### Entries supplied
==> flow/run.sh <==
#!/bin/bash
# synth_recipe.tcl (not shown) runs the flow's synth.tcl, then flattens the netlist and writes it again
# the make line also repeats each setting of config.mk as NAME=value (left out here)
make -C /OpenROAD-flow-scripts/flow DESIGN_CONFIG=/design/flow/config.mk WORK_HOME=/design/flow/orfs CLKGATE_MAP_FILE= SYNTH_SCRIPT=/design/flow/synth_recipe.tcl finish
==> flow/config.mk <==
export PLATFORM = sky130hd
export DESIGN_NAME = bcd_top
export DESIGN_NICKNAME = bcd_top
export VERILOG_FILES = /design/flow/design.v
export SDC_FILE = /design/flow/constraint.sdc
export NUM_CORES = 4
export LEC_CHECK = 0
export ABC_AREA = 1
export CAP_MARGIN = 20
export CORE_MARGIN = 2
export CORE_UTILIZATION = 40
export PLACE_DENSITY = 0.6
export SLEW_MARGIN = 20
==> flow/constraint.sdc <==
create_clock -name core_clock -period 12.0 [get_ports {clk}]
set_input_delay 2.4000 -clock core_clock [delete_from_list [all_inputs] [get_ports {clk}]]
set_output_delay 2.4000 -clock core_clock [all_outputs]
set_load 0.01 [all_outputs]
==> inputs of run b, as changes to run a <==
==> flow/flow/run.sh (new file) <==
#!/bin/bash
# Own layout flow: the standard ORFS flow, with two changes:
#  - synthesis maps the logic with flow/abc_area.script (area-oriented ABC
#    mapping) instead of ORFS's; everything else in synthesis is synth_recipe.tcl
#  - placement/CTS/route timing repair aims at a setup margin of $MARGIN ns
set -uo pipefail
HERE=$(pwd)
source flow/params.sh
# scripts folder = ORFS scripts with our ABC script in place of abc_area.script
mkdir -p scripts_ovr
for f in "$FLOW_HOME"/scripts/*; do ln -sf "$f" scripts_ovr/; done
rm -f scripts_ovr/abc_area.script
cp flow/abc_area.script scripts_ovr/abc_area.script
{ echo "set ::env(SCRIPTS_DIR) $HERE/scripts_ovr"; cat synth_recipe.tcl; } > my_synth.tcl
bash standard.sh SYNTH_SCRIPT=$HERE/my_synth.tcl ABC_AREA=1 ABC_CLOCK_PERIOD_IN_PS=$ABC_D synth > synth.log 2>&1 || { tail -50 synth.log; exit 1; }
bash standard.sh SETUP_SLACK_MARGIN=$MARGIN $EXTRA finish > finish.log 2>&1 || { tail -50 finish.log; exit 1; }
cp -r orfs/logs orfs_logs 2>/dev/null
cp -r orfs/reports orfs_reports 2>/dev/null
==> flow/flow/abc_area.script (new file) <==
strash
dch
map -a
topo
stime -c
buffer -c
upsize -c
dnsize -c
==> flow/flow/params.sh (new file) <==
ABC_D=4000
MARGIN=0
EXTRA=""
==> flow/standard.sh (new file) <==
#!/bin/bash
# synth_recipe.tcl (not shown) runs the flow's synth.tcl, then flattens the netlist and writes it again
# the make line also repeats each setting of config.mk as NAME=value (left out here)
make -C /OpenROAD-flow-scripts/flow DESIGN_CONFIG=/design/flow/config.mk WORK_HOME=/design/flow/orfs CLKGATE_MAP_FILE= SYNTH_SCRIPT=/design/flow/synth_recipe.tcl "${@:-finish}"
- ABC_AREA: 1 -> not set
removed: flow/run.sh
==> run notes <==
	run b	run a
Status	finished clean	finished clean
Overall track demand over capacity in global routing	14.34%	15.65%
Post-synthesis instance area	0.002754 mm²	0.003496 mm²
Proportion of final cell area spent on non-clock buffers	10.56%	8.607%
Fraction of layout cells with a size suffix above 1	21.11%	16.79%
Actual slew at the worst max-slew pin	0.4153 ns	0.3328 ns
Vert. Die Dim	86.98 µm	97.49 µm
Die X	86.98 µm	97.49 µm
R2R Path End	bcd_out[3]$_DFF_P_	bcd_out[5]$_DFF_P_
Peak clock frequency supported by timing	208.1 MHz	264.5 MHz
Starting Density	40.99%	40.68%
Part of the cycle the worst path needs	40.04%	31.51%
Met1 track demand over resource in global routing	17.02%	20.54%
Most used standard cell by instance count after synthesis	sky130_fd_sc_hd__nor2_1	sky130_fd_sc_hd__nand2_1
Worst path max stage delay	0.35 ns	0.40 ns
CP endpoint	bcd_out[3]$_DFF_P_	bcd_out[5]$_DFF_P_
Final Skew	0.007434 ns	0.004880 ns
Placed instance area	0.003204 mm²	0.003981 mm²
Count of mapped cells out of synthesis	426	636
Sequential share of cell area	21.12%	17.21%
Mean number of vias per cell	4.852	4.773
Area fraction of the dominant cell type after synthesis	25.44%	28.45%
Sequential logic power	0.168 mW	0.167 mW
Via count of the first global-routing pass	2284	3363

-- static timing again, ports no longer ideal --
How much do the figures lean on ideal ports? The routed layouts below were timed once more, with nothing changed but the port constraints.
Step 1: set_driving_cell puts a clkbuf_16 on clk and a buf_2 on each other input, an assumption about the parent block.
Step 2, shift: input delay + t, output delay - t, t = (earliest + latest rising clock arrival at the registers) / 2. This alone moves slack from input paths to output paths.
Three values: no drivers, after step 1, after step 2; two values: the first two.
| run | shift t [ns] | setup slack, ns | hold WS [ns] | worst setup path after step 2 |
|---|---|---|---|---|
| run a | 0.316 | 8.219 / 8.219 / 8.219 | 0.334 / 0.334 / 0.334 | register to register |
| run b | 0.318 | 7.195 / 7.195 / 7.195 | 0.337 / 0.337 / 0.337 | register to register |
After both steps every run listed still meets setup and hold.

### To do
Counting only lines that contain the word "track", give the number found in the data, and nothing else.

### Answer to this problem
2